Accelerating the pace of engineering and science

# pdist

Pairwise distance between pairs of objects

## Syntax

D = pdist(X)
D = pdist(X,distance)

## Description

D = pdist(X) computes the Euclidean distance between pairs of objects in m-by-n data matrix X. Rows of X correspond to observations, and columns correspond to variables. D is a row vector of length m(m–1)/2, corresponding to pairs of observations in X. The distances are arranged in the order (2,1), (3,1), ..., (m,1), (3,2), ..., (m,2), ..., (m,m–1)). D is commonly used as a dissimilarity matrix in clustering or multidimensional scaling.

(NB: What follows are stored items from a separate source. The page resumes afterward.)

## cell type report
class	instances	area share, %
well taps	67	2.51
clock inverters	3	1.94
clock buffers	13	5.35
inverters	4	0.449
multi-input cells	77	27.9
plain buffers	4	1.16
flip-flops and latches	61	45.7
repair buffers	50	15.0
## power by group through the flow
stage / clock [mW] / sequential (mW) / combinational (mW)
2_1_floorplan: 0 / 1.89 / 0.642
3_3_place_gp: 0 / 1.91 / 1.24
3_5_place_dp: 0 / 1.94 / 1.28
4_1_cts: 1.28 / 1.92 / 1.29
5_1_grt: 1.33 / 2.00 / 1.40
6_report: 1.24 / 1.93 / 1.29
--- config.mk ---
export PLATFORM = sky130hd
export DESIGN_NAME = sequenciador_linha_param
export DESIGN_NICKNAME = d
export VERILOG_FILES = /design/src/rtl/sequenciador_linha_param_pkg.sv /design/src/rtl/sequenciador_linha_param_watchdog.sv /design/src/rtl/sequenciador_linha_param.sv
export SDC_FILE = /design/constraint.sdc
export NUM_CORES = 1
export LEC_CHECK = 0
export ABC_AREA = 1
export BUFFER_PORTS_ARGS = -buffer_cell sky130_fd_sc_hd__buf_4
export CORE_MARGIN = 5
export CORE_UTILIZATION = 51
export DETAILED_ROUTE_END_ITERATION = 6
export GPL_TIMING_DRIVEN = 0
export PLACE_DENSITY = 0.76
export REMOVE_ABC_BUFFERS = 1
export SYNTH_ARGS = -nofsm -noshare
export SYNTH_HDL_FRONTEND = slang
export SYNTH_SLANG_ARGS = --single-unit
--- constraint.sdc ---
create_clock -name clk -period 2.3 [get_ports clk]
set_clock_uncertainty 0.15 [all_clocks]
set_input_delay 0.23 -clock clk [delete_from_list [all_inputs] [get_ports clk]]
set_output_delay 0.23 -clock clk [all_outputs]
set_load 0.03 [all_outputs]
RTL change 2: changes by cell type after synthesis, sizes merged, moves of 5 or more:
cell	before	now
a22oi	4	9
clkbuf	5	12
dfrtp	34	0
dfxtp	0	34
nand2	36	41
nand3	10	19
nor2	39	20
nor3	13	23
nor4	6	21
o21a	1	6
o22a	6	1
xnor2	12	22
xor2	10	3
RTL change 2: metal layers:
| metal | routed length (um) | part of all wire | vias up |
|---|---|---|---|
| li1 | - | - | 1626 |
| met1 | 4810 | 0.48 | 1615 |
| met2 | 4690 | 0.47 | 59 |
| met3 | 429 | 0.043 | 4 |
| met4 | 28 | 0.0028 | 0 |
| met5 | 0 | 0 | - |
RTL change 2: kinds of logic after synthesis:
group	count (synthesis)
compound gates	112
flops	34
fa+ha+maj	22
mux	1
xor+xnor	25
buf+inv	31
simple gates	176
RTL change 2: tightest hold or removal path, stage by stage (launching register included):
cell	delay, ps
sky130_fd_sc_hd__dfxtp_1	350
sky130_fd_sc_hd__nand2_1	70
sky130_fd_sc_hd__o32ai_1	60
<file path="config.mk">
export PLATFORM = sky130hd
export DESIGN_NAME = shift_reg_sequencer
export DESIGN_NICKNAME = d
export VERILOG_FILES = /design/src/rtl/shift_reg_sequencer.sv
export SDC_FILE = /design/constraint.sdc
export NUM_CORES = 1
export LEC_CHECK = 0
export CORE_MARGIN = 2
export CORE_UTILIZATION = 50
export CTS_BUF_LIST = sky130_fd_sc_hd__clkbuf_2 sky130_fd_sc_hd__clkbuf_4 sky130_fd_sc_hd__clkbuf_8
export CTS_CLUSTER_SIZE = 30
export DETAILED_ROUTE_END_ITERATION = 10
export PLACE_DENSITY = 0.86
export SLEW_MARGIN = 10
export SYNTH_ARGS = -nofsm -noshare
export SYNTH_HDL_FRONTEND = slang
export SYNTH_SLANG_ARGS = --single-unit
</file>
<file path="constraint.sdc">
create_clock -name clk -period 4.3 [get_ports clk]
set_input_delay 0.645 -clock clk [delete_from_list [all_inputs] [get_ports clk]]
set_output_delay 0.645 -clock clk [all_outputs]
set_load 0.05 [all_outputs]
</file>
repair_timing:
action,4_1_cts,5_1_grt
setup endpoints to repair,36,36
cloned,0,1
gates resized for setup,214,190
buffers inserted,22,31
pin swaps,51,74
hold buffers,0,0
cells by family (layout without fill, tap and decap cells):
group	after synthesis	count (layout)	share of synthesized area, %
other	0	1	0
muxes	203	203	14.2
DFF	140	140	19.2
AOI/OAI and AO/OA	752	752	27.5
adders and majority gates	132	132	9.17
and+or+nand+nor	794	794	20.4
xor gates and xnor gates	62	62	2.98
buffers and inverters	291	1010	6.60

To save space and computation time, D is formatted as a vector. However, you can convert this vector into a square matrix using the squareform function so that element i, j in the matrix, where i < j, corresponds to the distance between objects i and j in the original data set.

D = pdist(X,distance) computes the distance between objects in the data matrix, X, using the method specified by distance, which can be any of the following character strings.

MetricDescription
'euclidean'

Euclidean distance (default).

'seuclidean'

Standardized Euclidean distance. Each coordinate difference between rows in X is scaled by dividing by the corresponding element of the standard deviation S=nanstd(X). To specify another value for S, use D=pdist(X,'seuclidean',S).

'cityblock'

City block metric.

'minkowski'

Minkowski distance. The default exponent is 2. To specify a different exponent, use D = pdist(X,'minkowski',P), where P is a scalar positive value of the exponent.

'chebychev'

Chebychev distance (maximum coordinate difference).

'mahalanobis'

Mahalanobis distance, using the sample covariance of X as computed by nancov. To compute the distance with a different covariance, use D = pdist(X,'mahalanobis',C), where the matrix C is symmetric and positive definite.

'cosine'

One minus the cosine of the included angle between points (treated as vectors).

'correlation'

One minus the sample correlation between points (treated as sequences of values).

'spearman'

One minus the sample Spearman's rank correlation between observations (treated as sequences of values).

'hamming'

Hamming distance, which is the percentage of coordinates that differ.

'jaccard'

One minus the Jaccard coefficient, which is the percentage of nonzero coordinates that differ.

custom distance function

A distance function specified using @:
D = pdist(X,@distfun)

A distance function must be of form

`d2 = distfun(XI,XJ)`

taking as arguments a 1-by-n vector XI, corresponding to a single row of X, and an m2-by-n matrix XJ, corresponding to multiple rows of X. distfun must accept a matrix XJ with an arbitrary number of rows. distfun must return an m2-by-1 vector of distances d2, whose kth element is the distance between XI and XJ(k,:).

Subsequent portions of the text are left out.